基于RNA-Seq高通量测序技术的大口黑鲈转录组分析

Sequencing and bioinformatic analysis for transcriptome of Micropterus salmoides based on RNA-seq

文章以大口黑鲈(Micropterus salmoides)组织作为研究对象,利用RNA-seq技术进行转录本测序和数据分析,经拼接组装,最终获得35 659条unigenes,序列平均长度738 bp,序列长度中位数(N50)为1 052 bp。另外从长度分布与GC含量等方面对unigenes进行评估,数据显示测序质量好、可信度高。使用6大数据库(KOG、Nr、Pfam、Swiss-Prot、GO和KEGG)注释大口黑鲈转录组unigenes,分别对应有15 832、21 279、14 524、16 973、15 024和11 185条unigenes获得注释。其中,5 617条unigenes在以上所有数据库中同时注释成功,17 253条unigenes至少被一个数据库注释。KEGG分析结果显示,获得注释的11 185条unigenes被划分到267个代谢通路中,参与信号转导通路的unigenes数量最多,共有1 349条(12.06%)。另外还检测到4 030个微卫星(SSR)位点。通过对大口黑鲈转录组测序,获得了大量的转录组信息,为大口黑鲈的功能基因克隆、基因组学、遗传多样性分析、分子标记开发及遗传改良等研究奠定了基础。
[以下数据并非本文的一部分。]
--- src/rtl/core_pkg.sv ---
// Shared core definitions: machine word width and the skid-buffer state encoding,
// visible to hazard/stall logic that inspects buffer occupancy.
package core_pkg;

  localparam int unsigned XLEN = 32;

  typedef enum logic [1:0] {
    EMPTY = 2'd0,
    BUSY  = 2'd1,
    FULL  = 2'd2
  } skid_state_t;

  // Words held for a given state; the unused encoding reports zero.
  function automatic logic [1:0] occupancy_of(input skid_state_t s);
    case (s)
      BUSY:    occupancy_of = 2'd1;
      FULL:    occupancy_of = 2'd2;
      default: occupancy_of = 2'd0;
    endcase
  endfunction

endpackage

--- src/rtl/stall_skid_buffer.sv ---
// Two-entry valid/ready skid buffer. in_ready is registered so a downstream stall
// never reaches the upstream stage combinationally; one extra word is absorbed in skid.
module stall_skid_buffer
  import core_pkg::*;
#(
  parameter int unsigned WIDTH = XLEN
) (
  input  logic             clock,
  input  logic             reset,
  input  logic             flush,
  input  logic             in_valid,
  output logic             in_ready,
  input  logic [WIDTH-1:0] in_data,
  output logic             out_valid,
  input  logic             out_ready,
  output logic [WIDTH-1:0] out_data,
  output logic [1:0]       occupancy
);

  skid_state_t      state_q, state_d;
  logic [WIDTH-1:0] head_q, head_d;
  logic [WIDTH-1:0] skid_q, skid_d;
  logic             in_ready_q;
  logic             out_valid_q;
  logic [1:0]       occ_q;

  logic in_fire;
  logic out_fire;

  assign in_fire  = in_valid && in_ready_q;
  assign out_fire = out_valid_q && out_ready;

  // NOTE: every always_comb output gets a default first, so no path can infer a latch.
  always_comb begin
    state_d = state_q;
    head_d  = head_q;
    skid_d  = skid_q;

    case (state_q)
      EMPTY: begin
        if (in_fire) begin
          head_d  = in_data;
          state_d = BUSY;
        end
      end
      BUSY: begin
        case ({in_fire, out_fire})
          2'b11: head_d = in_data;
          2'b10: begin
            skid_d  = in_data;
            state_d = FULL;
          end
          2'b01:   state_d = EMPTY;
          default: state_d = BUSY;
        endcase
      end
      FULL: begin
        // in_ready is low here, so only the drain path exists.
        if (out_fire) begin
          head_d  = skid_q;
          state_d = BUSY;
        end
      end
      default: state_d = EMPTY;
    endcase

    // A redirect drops everything; data registers keep their contents since
    // out_valid is low afterwards and nothing can expose them.
    if (flush) begin
      state_d = EMPTY;
      head_d  = head_q;
      skid_d  = skid_q;
    end
  end

  // NOTE: sequential state uses non-blocking assignments only, so every register
  // samples pre-edge values regardless of statement order.
  // NOTE: head/skid are reset as well, because out_data is observable at reset and
  // must read as zero rather than an unknown value.
  always_ff @(posedge clock or negedge reset) begin
    if (!reset) begin
      state_q     <= EMPTY;
      head_q      <= '0;
      skid_q      <= '0;
      in_ready_q  <= 1'b0;
      out_valid_q <= 1'b0;
      occ_q       <= 2'd0;
    end else begin
      state_q     <= state_d;
      head_q      <= head_d;
      skid_q      <= skid_d;
      in_ready_q  <= (state_d != FULL);
      out_valid_q <= (state_d != EMPTY);
      occ_q       <= occupancy_of(state_d);
    end
  end

  assign in_ready  = in_ready_q;
  assign out_valid = out_valid_q;
  assign out_data  = head_q;
  assign occupancy = occ_q;

endmodule
$ cat config.mk
export PLATFORM = sky130hd
export DESIGN_NAME = apb_spi_fifo_regif
export DESIGN_NICKNAME = d
export VERILOG_FILES = /design/src/rtl/apb_spi_pkg.sv /design/src/rtl/spi_sync_fifo.sv /design/src/rtl/apb_spi_fifo_regif.sv
export SDC_FILE = /design/constraint.sdc
export NUM_CORES = 1
export LEC_CHECK = 0
export BUFFER_PORTS_ARGS = -buffer_cell sky130_fd_sc_hd__buf_2
export CAP_MARGIN = 20
export CORE_MARGIN = 8
export CORE_UTILIZATION = 30
export CTS_CLUSTER_SIZE = 25
export DETAILED_ROUTE_END_ITERATION = 8
export GPL_ROUTABILITY_DRIVEN = 0
export GPL_TIMING_DRIVEN = 0
export PLACE_DENSITY_LB_ADDON = 0.08
export SYNTH_ARGS = -nofsm -noshare
export SYNTH_HDL_FRONTEND = slang
export SYNTH_SLANG_ARGS = --single-unit
$ cat constraint.sdc
create_clock -name PCLK -period 5.25 [get_ports PCLK]
set_input_delay 0 -clock PCLK [delete_from_list [all_inputs] [get_ports PCLK]]
set_output_delay 0 -clock PCLK [all_outputs]
set_load 0.1 [all_outputs]
$ cat src/rtl/apb_spi_pkg.sv
// Shared constants for the APB SPI register interface: register map,
// write masks, reset values, bit positions and state encodings.
package apb_spi_pkg;

   // Register map (3-bit APB address space, 6 and 7 unmapped)
   localparam logic [2:0] ADDR_CR1 = 3'd0;
   localparam logic [2:0] ADDR_CR2 = 3'd1;
   localparam logic [2:0] ADDR_BR  = 3'd2;
   localparam logic [2:0] ADDR_SR  = 3'd3;
   localparam logic [2:0] ADDR_FCR = 3'd4;
   localparam logic [2:0] ADDR_DR  = 3'd5;

   // Reset values and write masks
   localparam logic [7:0] CR1_RESET = 8'h04;
   localparam logic [7:0] CR2_RESET = 8'h00;
   localparam logic [7:0] BR_RESET  = 8'h00;
   localparam logic [7:0] CR2_MASK  = 8'h1B;
   localparam logic [7:0] BR_MASK   = 8'h77;

   // FIFO level width: holds 0..8 for the largest legal depth
   localparam int LEVEL_W = 4;

   // CR1 bit positions
   localparam int CR1_SPIE  = 7;
   localparam int CR1_SPE   = 6;
   localparam int CR1_SPTIE = 5;
   localparam int CR1_MSTR  = 4;
   localparam int CR1_CPOL  = 3;
   localparam int CR1_CPHA  = 2;
   localparam int CR1_SSOE  = 1;
   localparam int CR1_LSBFE = 0;

   // CR2 bit positions
   localparam int CR2_MODFEN  = 4;
   localparam int CR2_SPISWAI = 1;

   // SR bit positions
   localparam int SR_SPIF   = 7;
   localparam int SR_SPTEF  = 5;
   localparam int SR_MODF   = 4;
   localparam int SR_TXFULL = 3;
   localparam int SR_RXOVF  = 2;

   // FCR command bits
   localparam int FCR_FLUSH_TX = 0;
   localparam int FCR_FLUSH_RX = 1;
   localparam int FCR_CLR_OVF  = 2;

   typedef enum logic [1:0] {
      MODE_RUN  = 2'b00,
      MODE_WAIT = 2'b01,
      MODE_STOP = 2'b10
   } spi_mode_e;

   typedef enum logic [1:0] {
      APB_IDLE   = 2'b00,
      APB_SETUP  = 2'b01,
      APB_ACCESS = 2'b10
   } apb_state_e;

endpackage

$ cat src/rtl/spi_sync_fifo.sv
// Single-clock FIFO with push/pop/flush. A pop on empty is ignored, a push
// on full is accepted only when a pop happens in the same cycle, and flush
// overrides both.
module spi_sync_fifo
   import apb_spi_pkg::*;
#(
   parameter int DATA_W     = 8,
   parameter int FIFO_DEPTH = 4
) (
   input  logic               clk,
   input  logic               rst_n,
   input  logic               push,
   input  logic               pop,
   input  logic               flush,
   input  logic [DATA_W-1:0]  wdata,
   output logic [DATA_W-1:0]  rdata,
   output logic               full,
   output logic               empty,
   output logic [LEVEL_W-1:0] level
);

   localparam int PTR_W = $clog2(FIFO_DEPTH);

   logic [DATA_W-1:0] mem [FIFO_DEPTH];
   logic [PTR_W-1:0]  wr_ptr;
   logic [PTR_W-1:0]  rd_ptr;
   logic              do_push;
   logic              do_pop;

   assign empty   = (level == '0);
   assign full    = (level == LEVEL_W'(FIFO_DEPTH));
   assign do_pop  = pop && !empty;
   assign do_push = push && (!full || do_pop);
   assign rdata   = mem[rd_ptr];

   // Storage write; contents need no reset since level gates visibility
   always_ff @(posedge clk) begin
      if (do_push && !flush) mem[wr_ptr] <= wdata;
   end

   // Pointers wrap naturally because the depth is a power of two
   always_ff @(posedge clk or negedge rst_n) begin
      if (!rst_n) begin
         wr_ptr <= '0;
         rd_ptr <= '0;
         level  <= '0;
      end else if (flush) begin
         wr_ptr <= '0;
         rd_ptr <= '0;
         level  <= '0;
      end else begin
         if (do_push) wr_ptr <= wr_ptr + PTR_W'(1);
         if (do_pop)  rd_ptr <= rd_ptr + PTR_W'(1);
         level <= level + LEVEL_W'(do_push) - LEVEL_W'(do_pop);
      end
   end

endmodule
===== src/rtl/buffer_id_ex.sv =====
// ID/EX pipeline register for the FPU: operands, destination address, op flags, valid.
// Optional build macro IDEX_FLAG_CHECK_EN turns illegal flag patterns into flagged bubbles.
module buffer_id_ex #(
    parameter int DSIZE = 32,
    parameter int ASIZE = 5
) (
    input  logic             clk,
    input  logic             rst_n,
    input  logic [DSIZE-1:0] RLeftIn,
    input  logic [DSIZE-1:0] RRightIn,
    input  logic [ASIZE-1:0] RDAddressIn,
    input  logic [3:0]       FlagsIn,
    input  logic             ValidIn,
    input  logic             Stall,
    input  logic             Flush,
    output logic [DSIZE-1:0] RLeftOut,
    output logic [DSIZE-1:0] RRightOut,
    output logic [ASIZE-1:0] RDAddressOut,
    output logic [3:0]       FlagsOut,
    output logic             ValidOut,
    output logic             FlagErr
);

    logic [3:0] flagsCap;
    logic       validCap;
    logic       errCap;

`ifdef IDEX_FLAG_CHECK_EN
    logic flagsOneHot;
    logic flagsLegal;

    // An all-zero flag field is only acceptable on a bubble.
    always_comb begin
        flagsOneHot = (FlagsIn != 4'd0) && ((FlagsIn & (FlagsIn - 4'd1)) == 4'd0);
        flagsLegal  = flagsOneHot || ((FlagsIn == 4'd0) && !ValidIn);
        flagsCap    = flagsLegal ? FlagsIn : 4'd0;
        validCap    = flagsLegal ? ValidIn : 1'b0;
        errCap      = !flagsLegal;
    end
`else
    always_comb begin
        flagsCap = FlagsIn;
        validCap = ValidIn;
        errCap   = 1'b0;
    end
`endif

    // Flush outranks Stall so a stalled slot can still be squashed.
    always_ff @(posedge clk or negedge rst_n) begin
        if (!rst_n) begin
            RLeftOut     <= '0;
            RRightOut    <= '0;
            RDAddressOut <= '0;
            FlagsOut     <= '0;
            ValidOut     <= 1'b0;
            FlagErr      <= 1'b0;
        end else if (Flush) begin
            RLeftOut     <= '0;
            RRightOut    <= '0;
            RDAddressOut <= '0;
            FlagsOut     <= '0;
            ValidOut     <= 1'b0;
            FlagErr      <= 1'b0;
        end else if (!Stall) begin
            RLeftOut     <= RLeftIn;
            RRightOut    <= RRightIn;
            RDAddressOut <= RDAddressIn;
            FlagsOut     <= flagsCap;
            ValidOut     <= validCap;
            FlagErr      <= errCap;
        end
    end

endmodule


===== config.mk =====
export PLATFORM = sky130hd
export DESIGN_NAME = buffer_id_ex
export DESIGN_NICKNAME = d
export VERILOG_FILES = /design/src/rtl/buffer_id_ex.sv
export SDC_FILE = /design/constraint.sdc
export NUM_CORES = 1
export LEC_CHECK = 0
export CAP_MARGIN = 20
export CORE_AREA = 2 2 91 93
export DETAILED_ROUTE_END_ITERATION = 8
export DIE_AREA = 0 0 93 95
export PLACE_DENSITY = 0.79
export REMOVE_ABC_BUFFERS = 1
export SETUP_SLACK_MARGIN = 0.02
export SYNTH_ARGS = -nofsm -noshare
export SYNTH_HDL_FRONTEND = slang
export SYNTH_SLANG_ARGS = --single-unit

===== constraint.sdc =====
create_clock -name clk -period 0.8 [get_ports clk]
set_input_delay 0.08 -clock clk [delete_from_list [all_inputs] [get_ports clk]]
set_output_delay 0.08 -clock clk [all_outputs]
set_load 0.03 [all_outputs]

==> impl_results.html, run 1 <==
<table>
<tr><th>Metric</th><th>Value</th></tr>
<tr><th colspan="2">Run</th></tr>
<tr><td>Number of max-cap violations</td><td>0</td></tr>
<tr><th colspan="2">Critical path</th></tr>
<tr><td>Endpoint of the worst-slack reg-to-reg timing path</td><td>RRightOut[10]$_DFFE_PN0P_</td></tr>
<tr><td>CP startpoint kind</td><td>register</td></tr>
<tr><td>Worst Path Max Fanout</td><td>2</td></tr>
<tr><td>List of cells traversed by the critical path</td><td>buf_6</td></tr>
<tr><td>R2r worst-path depth</td><td>3</td></tr>
<tr><td>Register-to-register setup slack</td><td>-0.07 ns</td></tr>
<tr><td>Worst reg2reg path startpoint</td><td>RRightOut[10]$_DFFE_PN0P_</td></tr>
<tr><td>Critical Setup Path Class</td><td>register to output pin</td></tr>
<tr><td>Worst-path cell with the longest stage delay</td><td>dfrtp_1</td></tr>
<tr><td>Critical path arrival</td><td>0.90 ns</td></tr>
<tr><td>Required time of the worst setup path</td><td>0.72 ns</td></tr>
<tr><td>Longest individual stage delay on the worst path</td><td>0.41 ns</td></tr>
<tr><td>Buffers plus inverters on the worst setup path</td><td>1</td></tr>
<tr><td>Kind of cell adding the most delay to the critical path</td><td>flip-flops</td></tr>
<tr><td>CP Capture Type</td><td>output pin</td></tr>
<tr><th colspan="2">Power and ir drop</th></tr>
<tr><td>Worst-case vdd ir drop</td><td>0.870 mV</td></tr>
<tr><td>Power density cells</td><td>1850 nW/um2</td></tr>
<tr><td>Leakage power of the design</td><td>0.00268 uW</td></tr>
<tr><th colspan="2">Global routing</th></tr>
<tr><td>Largest net degree at the start of global routing</td><td>40</td></tr>
<tr><td>Global routing usage summed across all routing layers</td><td>0.174</td></tr>
<tr><td>Initial antenna violation count</td><td>0</td></tr>
<tr><td>First-pass GRT wire length</td><td>12000 um</td></tr>
<tr><td>Aggregate global routing overflow</td><td>0</td></tr>
<tr><td>Via count of the first global-routing pass</td><td>2428</td></tr>
<tr><th colspan="2">STA</th></tr>
<tr><td>Pins Over Slew Limit</td><td>0</td></tr>
<tr><td>Summed negative setup slack over all endpoints</td><td>-12.58 ns</td></tr>
<tr><td>RSZ-0062 raised after global routing</td><td>yes</td></tr>
<tr><td>Setup-violating endpoint count in the final report</td><td>106</td></tr>
<tr><td>Least setup slack across all paths after layout</td><td>-0.180 ns</td></tr>
<tr><td>Post-layout minimum cycle time</td><td>0.980 ns</td></tr>
<tr><td>Final hold slack</td><td>0.180 ns</td></tr>
<tr><td>Clk_skew</td><td>0 ns</td></tr>
<tr><td>Number of failing hold endpoints at the final stage</td><td>0</td></tr>
<tr><td>Fmax</td><td>1.02 GHz</td></tr>
<tr><td>Ratio of final minimum period to clock period</td><td>1.23</td></tr>
<tr><th colspan="2">Worst hold path</th></tr>
<tr><td>Worst hold path cell count</td><td>3</td></tr>
<tr><td>Hold WC Path Type</td><td>primary input to register</td></tr>
<tr><td>Worst Hold Path EP</td><td>RLeftOut[4]$_DFFE_PN0P_</td></tr>
<tr><td>Launch point of the worst hold path</td><td>Flush</td></tr>
<tr><th colspan="2">CTS</th></tr>
<tr><td>Clock-pin slew reported for the worst setup and hold paths after clock tree synthesis</td><td>0.08 ns</td></tr>
<tr><td>CTS tree</td><td>built</td></tr>
<tr><td>CTS max path bufs</td><td>2</td></tr>
<tr><td>Clock sink total</td><td>74</td></tr>
<tr><td>Worst-Skew Late Latency</td><td>0.33 ns</td></tr>
<tr><td>Clock root cell</td><td>clkbuf_8</td></tr>
<tr><td># H-tree levels</td><td>3</td></tr>
<tr><td>TritonCTS Buffers</td><td>9</td></tr>
<tr><th colspan="2">Detailed routing</th></tr>
<tr><td>Count of antenna-violating nets left after detailed routing</td><td>0</td></tr>
<tr><td>Count of TritonRoute iterations in the first routing pass</td><td>4</td></tr>
<tr><td>Total number of vias</td><td>2444</td></tr>
<tr><td>Routed wirelength normalized by instance count</td><td>14.6 um</td></tr>
<tr><td>Vias per std cell</td><td>4.55</td></tr>
<tr><td>Routed Wire Length</td><td>7830 um</td></tr>
<tr><td>DR DRC count</td><td>0</td></tr>
<tr><td>1st-iter DRT viols</td><td>60</td></tr>
<tr><th colspan="2">Finish</th></tr>
<tr><td>Post-layout instance count excluding filler cells</td><td>537</td></tr>
<tr><td>Final-stage net count</td><td>505</td></tr>
<tr><td>Final design area excluding fillers</td><td>5290 um2</td></tr>
<tr><td>Fraction of layout cells with a size suffix above 1</td><td>0.317</td></tr>
<tr><td>Total inserted antenna cells</td><td>0</td></tr>
<tr><td>Commonest non-fill, non-tap cells in the layout</td><td>buf_6, dfrtp_1, nor2_1, clkdlybuf4s50_1, mux2i_1</td></tr>
<tr><td>Commonest non-fill, non-tap cell in the layout</td><td>buf_6</td></tr>
<tr><td>Area growth from synthesis to layout</td><td>73.3%</td></tr>
<tr><th colspan="2">Die</th></tr>
<tr><td>Rows</td><td>33</td></tr>
<tr><td>Chip Width</td><td>93 um</td></tr>
<tr><td>Die Height</td><td>95 um</td></tr>
<tr><td>Placeable core region</td><td>7930 um2</td></tr>
<tr><td>Effective utilization at floorplan</td><td>0.385</td></tr>
<tr><td>Area of the die</td><td>8840 um2</td></tr>
<tr><td>Count of pins on the block boundary</td><td>153</td></tr>
<tr><th colspan="2">Place</th></tr>
<tr><td>Port bufs</td><td>151</td></tr>
<tr><td>Placed cell areas</td><td>4450 um2</td></tr>
<tr><td>Setup slack after placement</td><td>-0.117 ns</td></tr>
<tr><td>RePlAce Congestion</td><td>0.728</td></tr>
<tr><td>Number of cells after detailed placement</td><td>486</td></tr>
<tr><td>Sum of net half-perimeters after detailed placement</td><td>5100 um</td></tr>
<tr><th colspan="2">Synthesis</th></tr>
<tr><td>Fraction of post-synthesis cell area in the top cell type by area</td><td>0.607</td></tr>
<tr><td>Leading cell types by total area after synthesis</td><td>dfrtp_1, mux2i_1, nor2_1</td></tr>
<tr><td>Average cell area after synthesis</td><td>12.7 um2</td></tr>
<tr><td>Cell taking the most area after synthesis</td><td>dfrtp_1</td></tr>
<tr><td>Synth Cell Area</td><td>3050 um2</td></tr>
<tr><td>Gate count after technology mapping</td><td>240</td></tr>
<tr><td>Number of distinct library cell variants in the gate-level netlist after synthesis</td><td>10</td></tr>
<tr><td>FF+latch count, synth</td><td>74</td></tr>
<tr><td>Number of synthesis warnings</td><td>0</td></tr>
<tr><td>Sequential share of the synthesized area</td><td>0.607</td></tr>
<tr><th colspan="2">Outcome</th></tr>
<tr><td>Result of the run</td><td>finished with violations</td></tr>
<tr><td>Failing checks</td><td>negative setup slack</td></tr>
</table>
per-layer routing:
layer	share of wire	wire (um)	GRT usage	up-vias
li1	-	-	-	1163
met2	0.52	4100	0.288	87
met1	0.41	3170	0.217	1184
met3	0.055	429	0.0471	10
met4	0.016	128	0.0674	0
met5	0	0	0	-
cell type report:
class,count,area (um2)
Clock buffer,12,155
Tap cell,105,131
Fill cell,606,2640
Multi-Input combinational cell,149,1040
Sequential cell,74,1850
Clock inverter,4,97.6
Timing Repair Buffer,193,2020
where the power goes:
part	total, uW	internal (uW)	switching, uW	leakage (uW)
combinational	2120	1130	987	0.00158
sequential	4110	3950	163	0.000982
clock	3580	2250	1330	0.000123
worst min-delay path, stage by stage:
cell	delay [ns]
buf_2	0.13
buf_12	0.20
nor2_1	0.06
state kept, by name (all words and copies together) (netlist names):
name          flops
RRightOut        32
ValidOut          1
FlagsOut          4
RLeftOut         32
RDAddressOut      5
worst max-delay path by stage:
stage,startpoint,to,slack (ns),cells after the start
after floorplan,FlagsOut[0]$_DFFE_PN0P_,FlagsOut[0]$_DFFE_PN0P_,0.005,2
after global placement,Stall,RLeftOut[24]$_DFFE_PN0P_,-0.07,4
after detailed placement,Stall,RRightOut[10]$_DFFE_PN0P_,-0.12,4
after CTS,RLeftOut[2]$_DFFE_PN0P_,RLeftOut[2],-0.19,1
after global routing,RLeftOut[2]$_DFFE_PN0P_,RLeftOut[2],-0.22,1
final,RLeftOut[2]$_DFFE_PN0P_,RLeftOut[2],-0.18,1
cell families after synthesis:
logic type,synth area share
simple gates,0.0910
buf+inv,0.0582
flops,0.607
mux,0.243
other cells,0.00123
metrics by stage:
step | util | power [uW]
after floorplan | - | 4880
after global routing | 0.667 | 10300
after global placement | 0.561 | 5930
final | 0.667 | 9810
after detailed placement | 0.561 | 5960
after CTS | 0.645 | 9790
what timing repair did:
item,in CTS,in global routing
endpoints found under the hold margin,74,0
hold buffers,1,0
pin swaps,0,9
endpoints found under the setup margin,74,93
resized for setup,74,12
setup buffers,16,18
cells in the mapped netlist:
cell       n
clkbuf_1   1
buf_6      1
dfrtp_1   74
buf_4      2
conb_1     1
buf_12     6
buf_1      6
mux2i_1   74
buf_2      1
nor2_1    74
(Power assumes the default switching activity.)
The transcripts of Micropterus salmoides were obtained by RNA-seq technology to conduct a transcriptomic analysis. A total of 35 659 unigenes were generated by de novo assembly with an average length of 738 bp and N50 of 1052 bp. The unigenes were assessed for length distribution and GC content. The sequencing data were of high quality and reliability. A total of 15832, 21279, 14524, 16973, 15024 and 11185 unigenes were annotated from the KOG, Nr, Pfam, Swiss-Prot, GO and KEGG databases, respectively, among which 5617 were annotated in all the databases and 17253 were annotated in at least one database. Blasted with KEGG pathway, 11185 unigenes were annotated, belonging to 267 categories. Of all the pathways, the number of unigenes joining in the signal transduction was the most (1349, 12.06%). Finally, 4030 SSRs were identified. The results provide rich data to understand transcriptome information of M. salmoides and lay the foundation for further research on functional gene cloning, genomics, genetic diversity analysis, molecular marker exploitation and genetic improvement in M. salmoides.